Born in Dumfries, Scotland in 1941, Ralph was educated at Dumfries Academy and the University of Glasgow, where he earned a BSc and PhD in Zoology. In 1966 he and his wife emigrated to Canada, where Ralph had been awarded a Post Doctoral Fellowship with the Fisheries Research Board at the Biological Station in St Andrews, NB, later becoming a permanent member of staff as a research scientist.
His work on the dynamics of marine fish populations led him to involvement first with ICNAF (International Commission for the Northwest Atlantic Fisheries) where he contributed to its research and statistics group. He was also very active in ICNAF’s successor NAFO (Northwest Atlantic Fisheries Organization), an international body giving scientific advice to ensure conservation and sustainable use of fisheries resources. As chief of the Marine Fish Division, Scotia Fundy Region, he moved to the Bedford Institute of Oceanography in Dartmouth in 1976, where he worked until his retirement in 2003. He served a term as Chairman of CAFSAC (Canadian Atlantic Fisheries Scientific Advisory Council) but a few years before retirement left administrative positions to return to research, which was what he loved.
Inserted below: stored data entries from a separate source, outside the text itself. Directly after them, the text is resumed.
[config.mk]
export PLATFORM = sky130hd
export DESIGN_NAME = vigenere_stream_engine_flat
export DESIGN_NICKNAME = d
export VERILOG_FILES = /design/src/rtl/vigenere_stream_engine_if.sv /design/src/rtl/vigenere_stream_engine.sv /design/src/flat_wrapper.sv
export SDC_FILE = /design/constraint.sdc
export NUM_CORES = 1
export LEC_CHECK = 0
export BUFFER_PORTS_ARGS = -buffer_cell sky130_fd_sc_hd__buf_2
export CORE_AREA = 2 2 158 160
export DETAILED_ROUTE_END_ITERATION = 16
export DIE_AREA = 0 0 160 162
export SLEW_MARGIN = 5
export SYNTH_ARGS = -nofsm -noshare
export SYNTH_HDL_FRONTEND = slang
export SYNTH_SLANG_ARGS = --single-unit
export TNS_END_PERCENT = 30
[constraint.sdc]
create_clock -name clk -period 11.9 [get_ports clk]
set_input_delay 1.19 -clock clk [delete_from_list [all_inputs] [get_ports clk]]
set_output_delay 1.19 -clock clk [all_outputs]
set_load 0.05 [all_outputs]
[src/rtl/vigenere_stream_engine_if.sv]
// ---------------------------------------------------------------------------
// vigenere_stream_engine_if
// Streaming bus for vigenere_stream_engine.
//   key stream : key_valid/key_data/key_last -> key_ready
//   in stream  : in_valid/in_data/in_last/mode -> in_ready
//   out stream : out_valid/out_data/out_last  <- out_ready
//   status     : key_len (loaded key length), key_err (sticky bad key byte),
//                busy (engine not idle)
// Modports: slave = engine side, master = producer/consumer side.
// KEY_MAX must match the engine's KEY_MAX so key_len widths agree.
// ---------------------------------------------------------------------------
interface vigenere_stream_engine_if #(
  parameter int KEY_MAX = 16
);
  localparam int LEN_W = $clog2(KEY_MAX + 1);

  logic             mode;
  logic             key_valid;
  logic [7:0]       key_data;
  logic             key_last;
  logic             key_ready;
  logic             in_valid;
  logic [7:0]       in_data;
  logic             in_last;
  logic             in_ready;
  logic             out_valid;
  logic [7:0]       out_data;
  logic             out_last;
  logic             out_ready;
  logic [LEN_W-1:0] key_len;
  logic             key_err;
  logic             busy;

  modport slave (
    input  mode, key_valid, key_data, key_last, in_valid, in_data, in_last, out_ready,
    output key_ready, in_ready, out_valid, out_data, out_last, key_len, key_err, busy
  );

  modport master (
    output mode, key_valid, key_data, key_last, in_valid, in_data, in_last, out_ready,
    input  key_ready, in_ready, out_valid, out_data, out_last, key_len, key_err, busy
  );
endinterface

[src/rtl/vigenere_stream_engine.sv]
// ---------------------------------------------------------------------------
// vigenere_stream_engine
// Byte-serial Vigenere encrypt/decrypt engine with a runtime-loaded key and a
// small output FIFO.
// Ports:
//   clk  - rising-edge clock
//   rst  - asynchronous active-high reset
//   bus  - vigenere_stream_engine_if.slave (key / in / out streams + status)
// Parameters:
//   KEY_MAX    - maximum key length in bytes (>=1)
//   FIFO_DEPTH - output FIFO entries (power of 2, >=2)
// Optional feature macro: VIGENERE_PRESERVE_CASE_EN
//   defined   -> lowercase input letters produce lowercase output
//   undefined -> all letters are emitted uppercase
// ---------------------------------------------------------------------------
module vigenere_stream_engine #(
  parameter int KEY_MAX    = 16,
  parameter int FIFO_DEPTH = 4
) (
  input logic                     clk,
  input logic                     rst,
  vigenere_stream_engine_if.slave bus
);
  localparam int LEN_W = $clog2(KEY_MAX + 1);
  localparam int IDX_W = (KEY_MAX > 1) ? $clog2(KEY_MAX) : 1;
  localparam int PTR_W = $clog2(FIFO_DEPTH);
  localparam int CNT_W = $clog2(FIFO_DEPTH + 1);

  typedef enum logic [1:0] {S_IDLE, S_RUN, S_DRAIN} state_t;

  state_t           state_q, state_d;
  logic [IDX_W-1:0] wr_idx_q, wr_idx_d;
  logic [IDX_W-1:0] ki_q, ki_d;
  logic [LEN_W-1:0] key_len_q, key_len_d;
  logic             key_err_q, key_err_d;
  logic             key_ready_q, key_ready_d;
  logic             in_ready_q, in_ready_d;
  logic             busy_q, busy_d;
  logic [PTR_W-1:0] rd_ptr_q, rd_ptr_d;
  logic [PTR_W-1:0] wr_ptr_q, wr_ptr_d;
  logic [CNT_W-1:0] count_q, count_d;

  // Key stored as pre-computed shift amounts (0..25).
  logic [4:0] key_mem [KEY_MAX];
  // FIFO entry: {last, data}
  logic [8:0] fifo_mem [FIFO_DEPTH];

  // ---------------- key byte decode ----------------
  logic       key_lower, key_letter, key_we;
  logic [7:0] key_up;
  logic [4:0] key_shift;

  always_comb begin
    key_lower  = bus.key_data inside {[8'h61:8'h7A]};
    key_up     = key_lower ? (bus.key_data - 8'd32) : bus.key_data;
    key_letter = key_up inside {[8'h41:8'h5A]};
    // 'A'..'Z' have low five bits 1..26, so subtracting 1 yields the shift.
    key_shift  = key_letter ? (key_up[4:0] - 5'd1) : 5'd0;
    key_we     = key_ready_q && bus.key_valid;
  end

  // ---------------- message byte transform ----------------
  logic       in_lower, in_letter;
  logic [7:0] in_up, xform;
  logic [5:0] p_val, k_val, sum, res;

  always_comb begin
    in_lower  = bus.in_data inside {[8'h61:8'h7A]};
    in_up     = in_lower ? (bus.in_data - 8'd32) : bus.in_data;
    in_letter = in_up inside {[8'h41:8'h5A]};
    p_val     = in_up[5:0] - 6'd1;
    k_val     = {1'b0, key_mem[ki_q]};
    // Both forms stay within 0..51, so a single conditional subtract is a full mod 26.
    sum       = bus.mode ? (p_val + 6'd26 - k_val) : (p_val + k_val);
    res       = (sum >= 6'd26) ? (sum - 6'd26) : sum;
    xform     = bus.in_data;
    if (in_letter) begin
`ifdef VIGENERE_PRESERVE_CASE_EN
      xform = (in_lower ? 8'h61 : 8'h41) + {2'b00, res};
`else
      xform = 8'h41 + {2'b00, res};
`endif
    end
  end

  // ---------------- control ----------------
  logic push, pop;

  always_comb begin
    state_d   = state_q;
    wr_idx_d  = wr_idx_q;
    ki_d      = ki_q;
    key_len_d = key_len_q;
    key_err_d = key_err_q;
    rd_ptr_d  = rd_ptr_q;
    wr_ptr_d  = wr_ptr_q;
    count_d   = count_q;

    // in_ready_q is only ever high in RUN, so this is the accept condition.
    push = bus.in_valid && in_ready_q;
    pop  = (count_q != '0) && bus.out_ready;

    if (push) wr_ptr_d = wr_ptr_q + 1'b1;
    if (pop)  rd_ptr_d = rd_ptr_q + 1'b1;
    unique case ({push, pop})
      2'b10:   count_d = count_q + 1'b1;
      2'b01:   count_d = count_q - 1'b1;
      default: count_d = count_q;
    endcase

    unique case (state_q)
      S_IDLE: begin
        if (bus.key_valid) begin
          // A load starts at wr_idx 0; that first byte resets the error flag.
          key_err_d = ((wr_idx_q == '0) ? 1'b0 : key_err_q) | ~key_letter;
          if (bus.key_last || (wr_idx_q == IDX_W'(KEY_MAX - 1))) begin
            key_len_d = LEN_W'(wr_idx_q) + LEN_W'(1);
            wr_idx_d  = '0;
            state_d   = S_RUN;
          end else begin
            wr_idx_d = wr_idx_q + 1'b1;
          end
        end else if (bus.in_valid && (key_len_q != '0)) begin
          // Reuse the stored key; the byte is taken once RUN raises in_ready.
          wr_idx_d = '0;
          state_d  = S_RUN;
        end
      end
      S_RUN: begin
        if (push) begin
          if (in_letter) begin
            ki_d = (LEN_W'(ki_q) == key_len_q - LEN_W'(1)) ? '0 : ki_q + 1'b1;
          end
          if (bus.in_last) state_d = S_DRAIN;
        end
      end
      S_DRAIN: begin
        // No pushes here, so count_d==0 means the final byte leaves this edge.
        if (count_d == '0) begin
          ki_d    = '0;
          state_d = S_IDLE;
        end
      end
      default: state_d = S_IDLE;
    endcase

    key_ready_d = (state_d == S_IDLE);
    in_ready_d  = (state_d == S_RUN) && (count_d < CNT_W'(FIFO_DEPTH));
    busy_d      = (state_d != S_IDLE);
  end

  always_ff @(posedge clk or posedge rst) begin
    if (rst) begin
      state_q     <= S_IDLE;
      wr_idx_q    <= '0;
      ki_q        <= '0;
      key_len_q   <= '0;
      key_err_q   <= 1'b0;
      key_ready_q <= 1'b1;
      in_ready_q  <= 1'b0;
      busy_q      <= 1'b0;
      rd_ptr_q    <= '0;
      wr_ptr_q    <= '0;
      count_q     <= '0;
    end else begin
      state_q     <= state_d;
      wr_idx_q    <= wr_idx_d;
      ki_q        <= ki_d;
      key_len_q   <= key_len_d;
      key_err_q   <= key_err_d;
      key_ready_q <= key_ready_d;
      in_ready_q  <= in_ready_d;
      busy_q      <= busy_d;
      rd_ptr_q    <= rd_ptr_d;
      wr_ptr_q    <= wr_ptr_d;
      count_q     <= count_d;
    end
  end

  // Storage arrays carry no reset; key_len and count gate their contents.
  always_ff @(posedge clk) begin
    if (key_we) key_mem[wr_idx_q] <= key_shift;
    if (push)   fifo_mem[wr_ptr_q] <= {bus.in_last, xform};
  end

  assign bus.key_ready = key_ready_q;
  assign bus.in_ready  = in_ready_q;
  assign bus.out_valid = (count_q != '0);
  assign bus.out_data  = (count_q != '0) ? fifo_mem[rd_ptr_q][7:0] : 8'h00;
  assign bus.out_last  = (count_q != '0) ? fifo_mem[rd_ptr_q][8] : 1'b0;
  assign bus.key_len   = key_len_q;
  assign bus.key_err   = key_err_q;
  assign bus.busy      = busy_q;
endmodule

[src/flat_wrapper.sv]
// flat-port wrapper written by rule: the top's interface ports become plain ports
module vigenere_stream_engine_flat 
#(
  parameter int KEY_MAX    = 16,
  parameter int FIFO_DEPTH = 4
)
  (clk, rst, bus_mode, bus_key_valid, bus_key_data, bus_key_last, bus_in_valid, bus_in_data, bus_in_last, bus_out_ready, bus_key_ready, bus_in_ready, bus_out_valid, bus_out_data, bus_out_last, bus_key_len, bus_key_err, bus_busy);
  vigenere_stream_engine_if #(.KEY_MAX(KEY_MAX)) bus_i ();
  input logic clk;
  input logic rst;
  input wire logic [$bits(bus_i.mode)-1:0] bus_mode;
  input wire logic [$bits(bus_i.key_valid)-1:0] bus_key_valid;
  input wire logic [$bits(bus_i.key_data)-1:0] bus_key_data;
  input wire logic [$bits(bus_i.key_last)-1:0] bus_key_last;
  input wire logic [$bits(bus_i.in_valid)-1:0] bus_in_valid;
  input wire logic [$bits(bus_i.in_data)-1:0] bus_in_data;
  input wire logic [$bits(bus_i.in_last)-1:0] bus_in_last;
  input wire logic [$bits(bus_i.out_ready)-1:0] bus_out_ready;
  output wire logic [$bits(bus_i.key_ready)-1:0] bus_key_ready;
  output wire logic [$bits(bus_i.in_ready)-1:0] bus_in_ready;
  output wire logic [$bits(bus_i.out_valid)-1:0] bus_out_valid;
  output wire logic [$bits(bus_i.out_data)-1:0] bus_out_data;
  output wire logic [$bits(bus_i.out_last)-1:0] bus_out_last;
  output wire logic [$bits(bus_i.key_len)-1:0] bus_key_len;
  output wire logic [$bits(bus_i.key_err)-1:0] bus_key_err;
  output wire logic [$bits(bus_i.busy)-1:0] bus_busy;
  assign bus_i.mode = bus_mode;
  assign bus_i.key_valid = bus_key_valid;
  assign bus_i.key_data = bus_key_data;
  assign bus_i.key_last = bus_key_last;
  assign bus_i.in_valid = bus_in_valid;
  assign bus_i.in_data = bus_in_data;
  assign bus_i.in_last = bus_in_last;
  assign bus_i.out_ready = bus_out_ready;
  assign bus_key_ready = bus_i.key_ready;
  assign bus_in_ready = bus_i.in_ready;
  assign bus_out_valid = bus_i.out_valid;
  assign bus_out_data = bus_i.out_data;
  assign bus_out_last = bus_i.out_last;
  assign bus_key_len = bus_i.key_len;
  assign bus_key_err = bus_i.key_err;
  assign bus_busy = bus_i.busy;
  vigenere_stream_engine #(.KEY_MAX(KEY_MAX), .FIFO_DEPTH(FIFO_DEPTH)) u_core (.clk(clk), .rst(rst), .bus(bus_i));
endmodule
==> results.json, run 1 <==
{
  "vdd_drop_max_mv": 0.106,
  "grt_first_pass_wirelength_microns": 23800,
  "dp.cells": 865,
  "rsz0062_at_grt": "false",
  "setup_viol": 0,
  "port_buffers": 42,
  "cp_max_fo": 24,
  "drt_first_iter_violations": 243,
  "num-fill-cells": 2362,
  "powerDensity_nw_per_um2": 243,
  "r2r_cells": 16,
  "start_util_pct": 29.8,
  "cts_sinks": 142,
  "die_h_microns": 162,
  "synth-main-ff-cell": "edfxtp_1",
  "synthArstFlopShare_pct": 18.3,
  "cts_hold_buf": 0,
  "die_area_sq_um": 25900,
  "crit_type": "reg -> reg",
  "slew_violations": 0,
  "drive_gt1_share_pct": 20.1,
  "report.power.total_mw": 2.02,
  "synth_nets": 582,
  "synth-edff-count": 116,
  "cts_tree": "yes",
  "dp_hpwl_microns": 10400,
  "firstDrtPassIters": 4,
  "cts_root_buf": "clkbuf_16",
  "wl_microns": 14600,
  "fmax_ghz": 0.178,
  "grt_pass1_vias": 4516,
  "yosys_warnings": 0,
  "grt-ovfl-total": 0,
  "antenna_found_initial": 0,
  "relSlewSlack_pct": 21.6,
  "yosys-top-cells-area": "edfxtp_1, mux4_2, dfrtp_1",
  "grt_max_degree": 27,
  "arrival_ns": 5.77,
  "fin_crit_ns": 5.61,
  "combPwrFrac_pct": 41.7,
  "p_seq_share_pct": 33.0,
  "clk_pin_slew_worst_paths_ns": 0.06,
  "p_int_mw": 1.25,
  "nets": 623,
  "rows": 57,
  "clockPowerShare_pct": 25.4,
  "cp-end-kind": "register",
  "syn_area_sq_um": 7190,
  "status": "complete, no violations",
  "pin_count": 43,
  "ys_seq_area_share_pct": 57.5,
  "grt_use_total_pct": 11.9,
  "postCtsSetupRepairBufs": 0,
  "maxCapViolCount": 0,
  "clk_latency_ns": 0.43,
  "syn-mean-instance-area_sq_um": 13.9,
  "routedWlPerCell_microns": 16.3,
  "synth.top_cell.area_share_pct": 48.4,
  "swShare_pct": 38.0,
  "critical_path_required_ns": 12.06,
  "vias": 4256,
  "power.leakage_nw": 3.08,
  "critPathLaunchType": "register",
  "finalClockSkew_ns": 0.0118,
  "finalCritPeriodShare_pct": 47.1,
  "min-delay-path-class": "reg -> reg",
  "synth-seq-cells": 142,
  "drc": 0,
  "h-tree-depth": 4,
  "hold_violations": 0,
  "drt-vias-per-instance": 4.74,
  "p_sw_uw": 767,
  "holdPathStages": 1,
  "gp_congestion": 0.797,
  "n_antenna_cell": 0,
  "finalSetupTns_ns": 0,
  "instances_no_fill": 897,
  "worst_slew_pin_slew_ns": 1.17,
  "clockBufferDepth": 2,
  "yosysTopAreaCell": "edfxtp_1",
  "synth.distinct_cells": 57,
  "coreArea_sq_um": 24100,
  "layout_common_cells": "edfxtp_1, buf_2, inv_1",
  "layout_commonest_cell": "edfxtp_1",
  "synthToLayoutAreaGrowth_pct": 15.4,
  "die_w_microns": 160,
  "synthCells": 519,
  "antenna_left": 0,
  "cts_buffers": 17,
  "cts_resized": 0
}
==> kinds of logic after synthesis <==
group | count (synthesis) | share of synthesized area [%]
xor+xnor | 27 | 3.29
flops | 142 | 57.5
mux | 43 | 11.9
fa+ha+maj | 39 | 7.10
simple gates | 139 | 10.5
compound gates | 70 | 6.38
buf+inv | 59 | 3.30
==> metal layers <==
metal,vias up,track usage [%],part of all wire (%),wire length [microns]
met2,100,19.7,49,7110
li1,2018,-,-,-
met4,0,3.69,1.4,199
met3,16,3.22,4.6,675
met5,-,0,0,0
met1,2122,15.2,45,6640
==> cell usage after synthesis, drive strengths merged (4+ instances only) <==
cell type / count
a211o: 6
a21oi: 16
a31oi: 4
and2: 28
and3: 7
buf: 6
clkbuf: 16
dfrtp: 25
edfxtp: 116
ha: 36
inv: 37
mux2i: 6
mux4: 34
nand2: 29
nand2b: 11
nand3: 8
nor2: 19
nor2b: 6
nor3: 12
nor3b: 5
o21ai: 21
xnor2: 15
xor2: 12
==> sequential cells by signal, indices dropped and copies added (netlist names) <==
name                  flops
u_core.fifo_mem          36
u_core.bus.key_ready      1
u_core.count_q            3
u_core.rd_ptr_q           2
u_core.wr_ptr_q           2
u_core.bus.in_ready       1
u_core.ki_q               4
u_core.key_mem           80
u_core.bus.key_err        1
u_core.bus.key_len        5
u_core.wr_idx_q           4
u_core.state_q            2
u_core.bus.busy           1
==> path summary, 6_finish.rpt <==
kind	startpoint	end	slack (ns)
hold reg to reg	u_core.count_q[2]	u_core.count_q[2]	0.51
min in group asynchronous	rst	u_core.ki_q[0]	1.00
setup / recovery	u_core.ki_q[1]	u_core.fifo_mem[0][2]	6.29
max in group asynchronous	rst	u_core.rd_ptr_q[0]	10.29
hold / removal	u_core.count_q[2]	u_core.count_q[2]	0.51
setup reg to reg	u_core.ki_q[1]	u_core.fifo_mem[0][2]	6.29
==> worst max-delay path: stages, from the launching register on <==
cell and delay (ns):
dfrtp_1 1.06, mux4_2 0.42, mux4_2 0.53, ha_1 0.33, inv_1 0.05, ha_1 0.22
fa_1 0.40, xor2_1 0.17, a221o_1 0.36, or3_4 0.41, and2_4 0.17, and2_4 0.16
nor2_1 0.13, xnor2_1 0.09, ha_1 0.23, and3_1 0.15, o31ai_1 0.44
==> area by class of cell <==
class | count | area (sq um) | share of cell area (%)
repair buffers | 44 | 225 | 2.71
well taps | 324 | 405 | 4.88
clock buffers | 19 | 433 | 5.21
inverters | 37 | 139 | 1.67
flip-flops and latches | 142 | 4140 | 49.8
multi-input cells | 318 | 2830 | 34.0
clock inverters | 13 | 139 | 1.67
==> power groups by stage <==
stage	clock, mW	sequential [mW]	combinational (mW)
floorplan	0	0.683	0.656
finish	0.513	0.666	0.842
global placement	0	0.674	0.823
detailed placement	0	0.678	0.844
CTS	0.523	0.668	0.849
global route	0.547	0.676	0.928
==> through the flow <==
step / setup slack, ns / hold slack [ns] / area, sq um / util, %
2_1_floorplan: 6.38 / 0.466 / 7190 / -
3_3_place_gp: 6.50 / 0.480 / 7730 / 32.1
3_5_place_dp: 6.37 / 0.502 / 7730 / 32.1
4_1_cts: 6.32 / 0.514 / 8300 / 34.4
5_1_grt: 6.03 / 0.528 / 8300 / 34.4
6_report: 6.29 / 0.508 / 8300 / 34.4
No activity file was read; power rests on OpenSTA's default activity.
==> inputs of run 2 (changes only) <==
- clock period: 11.9 -> 4.8 ns (I/O delays scaled with it)
==> run 2 against run 1 <==
Net effect:
- clock skew is 0.0046 ns higher
- critical path type unchanged
- utilization is 1.2 points higher
- clock-buffer cell count down 2
- die area unchanged
- sequential share of layout area decreased by 1.7 points
- wire length up 1.6%
- sequential power grew 140%
- hold slack lost 0.22 ns
- highest routed layer unchanged
- final area grew 3.5%
- cell count increased by 2.2%
==> results.json, run 2 (same netlist as run 1, synthesis figures left out) <==
{
  "status": "complete, no violations",
  "clk_pin_slew_worst_paths_ns": 0.06,
  "maxCapViolCount": 0,
  "pin_count": 43,
  "port_buffers": 42,
  "wl_microns": 14800,
  "crit_type": "reg -> reg",
  "drc": 0,
  "clockBufferDepth": 2,
  "antenna_found_initial": 0,
  "post-route-util_pct": 35.6,
  "grt_use_total_pct": 11.9,
  "start_util_pct": 29.8,
  "whs_ns": 0.289,
  "layout_commonest_cell": "edfxtp_1",
  "power.leakage_nw": 3.22,
  "synthToLayoutAreaGrowth_pct": 19.4,
  "cts_sinks": 142,
  "firstDrtPassIters": 4,
  "slowest_delay_ns": 0.53,
  "report.power.total_mw": 5.31,
  "fin_crit_ns": 4.78,
  "arrival_ns": 4.95,
  "vdd_drop_max_mv": 0.269,
  "coreArea_sq_um": 24100,
  "fmax_ghz": 0.209,
  "rows": 57,
  "die_h_microns": 162,
  "cp_max_fo": 7,
  "cts_root_buf": "clkbuf_16",
  "h-tree-depth": 4,
  "critPathLaunchType": "register",
  "regMostFlops": "u_core.key_mem",
  "die_area_sq_um": 25900,
  "drt_first_iter_violations": 218,
  "grt-ovfl-total": 0,
  "critPathBufInv": 2,
  "placed_area_sq_um": 7880,
  "drt-vias-per-instance": 4.71,
  "worst_slew_pin_slew_ns": 1.21,
  "routedWlPerCell_microns": 16.2,
  "dp_hpwl_microns": 10900,
  "setup_viol": 0,
  "slew_violations": 0,
  "antenna_left": 0,
  "finalClockSkew_ns": 0.0164,
  "layout_common_cells": "edfxtp_1, buf_2, inv_1",
  "cp_cell_sequence": "buf_12 > mux4_2 > mux4_2 > ha_4 > inv_2 > ha_4 > fa_2 > xor2_1 > a221o_1 > or3_4 > and2_4 > and2_4 > nor2_4 > xnor2_2 > ha_2 > mux2_4",
  "finalInstanceArea_sq_um": 8590,
  "cp-end-kind": "register",
  "critical_path_required_ns": 4.97,
  "multi_input_area_sq_um": 2950,
  "num-fill-cells": 2391,
  "powerDensity_nw_per_um2": 619,
  "crit_path_top_delay_cell": "mux4_2",
  "gp_congestion": 0.858,
  "die_w_microns": 160,
  "vias": 4316,
  "n_antenna_cell": 0,
  "relSlewSlack_pct": 19.0,
  "finalCritPeriodShare_pct": 99.5,
  "cts_buffers": 17,
  "largest_register_ffs": 80,
  "final-seq-area_sq_um": 4140,
  "hold_violations": 0,
  "nets": 643,
  "grt_first_pass_wirelength_microns": 24100,
  "cts_tree": "yes",
  "grt_pass1_vias": 4555,
  "clk_latency_ns": 0.43,
  "path_delay_family": "multiplexers",
  "rsz0062_at_grt": "true",
  "drive_gt1_share_pct": 26.5,
  "grt_max_degree": 27,
  "min-delay-path-class": "in -> reg"
}
[run 2: cell types whose count changed in the layout (fill, tap and decap cells not counted), sizes merged]
cell      delta
clkinvlp     -4
bufinv       -2
clkinv       +3
inv          +5
buf         +20
clkbuf       -2
[run 2: area by class of cell]
type	instances	share of cell area, %
repair buffers	64	4.71
well taps	324	4.72
clock buffers	17	4.95
flip-flops and latches	142	48.1
inverters	37	1.62
multi-input cells	318	34.4
clock inverters	15	1.47
[run 2: metal layers]
| layer | wire length, microns | track usage, % | vias up |
|---|---|---|---|
| met5 | 0 | 0 | - |
| met2 | 7630 | 21.0 | 90 |
| li1 | - | - | 2067 |
| met1 | 6570 | 14.6 | 2151 |
| met3 | 539 | 2.66 | 8 |
| met4 | 112 | 3.56 | 0 |
[run 2: report_power, final]
| group | switching (mW) | total (mW) | internal, mW |
|---|---|---|---|
| Sequential | 0.146 | 1.63 | 1.49 |
| Combinational | 1.37 | 2.45 | 1.07 |
| Clock | 0.555 | 1.23 | 0.679 |
| Total | 2.07 | 5.31 | 3.24 |
[run 2: through the flow]
| step | setup slack [ns] | setup TNS [ns] | cells |
|---|---|---|---|
| floorplan | -0.0180 | -0.0721 | 519 |
| global placement | 0.0302 | 0 | 879 |
| detailed placement | -0.0913 | -1.03 | 879 |
| CTS | 0.0166 | 0 | 914 |
| global route | -0.0862 | -0.789 | 917 |
| finish | 0.0225 | 0 | 917 |
[run 2: worst paths after layout]
kind / startpoint / endpoint / slack, ns / depth (start not counted)
worst max-delay path: u_core.ki_q[0] / u_core.fifo_mem[0][1] / 0.02 / 16
worst min-delay path: bus_in_last / u_core.fifo_mem[1][8] / 0.29 / 1
worst max register to register: u_core.ki_q[0] / u_core.fifo_mem[0][1] / 0.02 / 16
worst min register to register: u_core.bus.key_err / u_core.bus.key_err / 0.51 / 1
max in group asynchronous: rst / u_core.count_q[2] / 3.88 / 2
min in group asynchronous: rst / u_core.bus.key_len[3] / 0.30 / 2
[run 2: worst reg2reg max path, cell delays in order, from the launching register on]
cell     delay (ns)
dfrtp_1        0.39
buf_12         0.15
mux4_2         0.50
mux4_2         0.53
ha_4           0.30
inv_2          0.04
ha_4           0.15
fa_2           0.35
xor2_1         0.16
a221o_1        0.37
or3_4          0.42
and2_4         0.16
and2_4         0.17
nor2_4         0.13
xnor2_2        0.12
ha_2           0.28
mux2_4         0.29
He was awarded both the Queen’s Silver and Golden Jubilee medals for services to Canadian fisheries. After retirement he and his good friend and colleague of many years Allenby Pinhorn, also a retired research scientist, collaborated on several scientific papers, both of them reluctant to give up the research they enjoyed so much.
Ralph is survived by his wife Anne, his daughters Ruth Halliday-Hughes (James) and Susan Halliday Mahar (Daryl), and by his grandson Owen Mahar.
Cremation has taken place, and as Ralph wished there will be no funeral.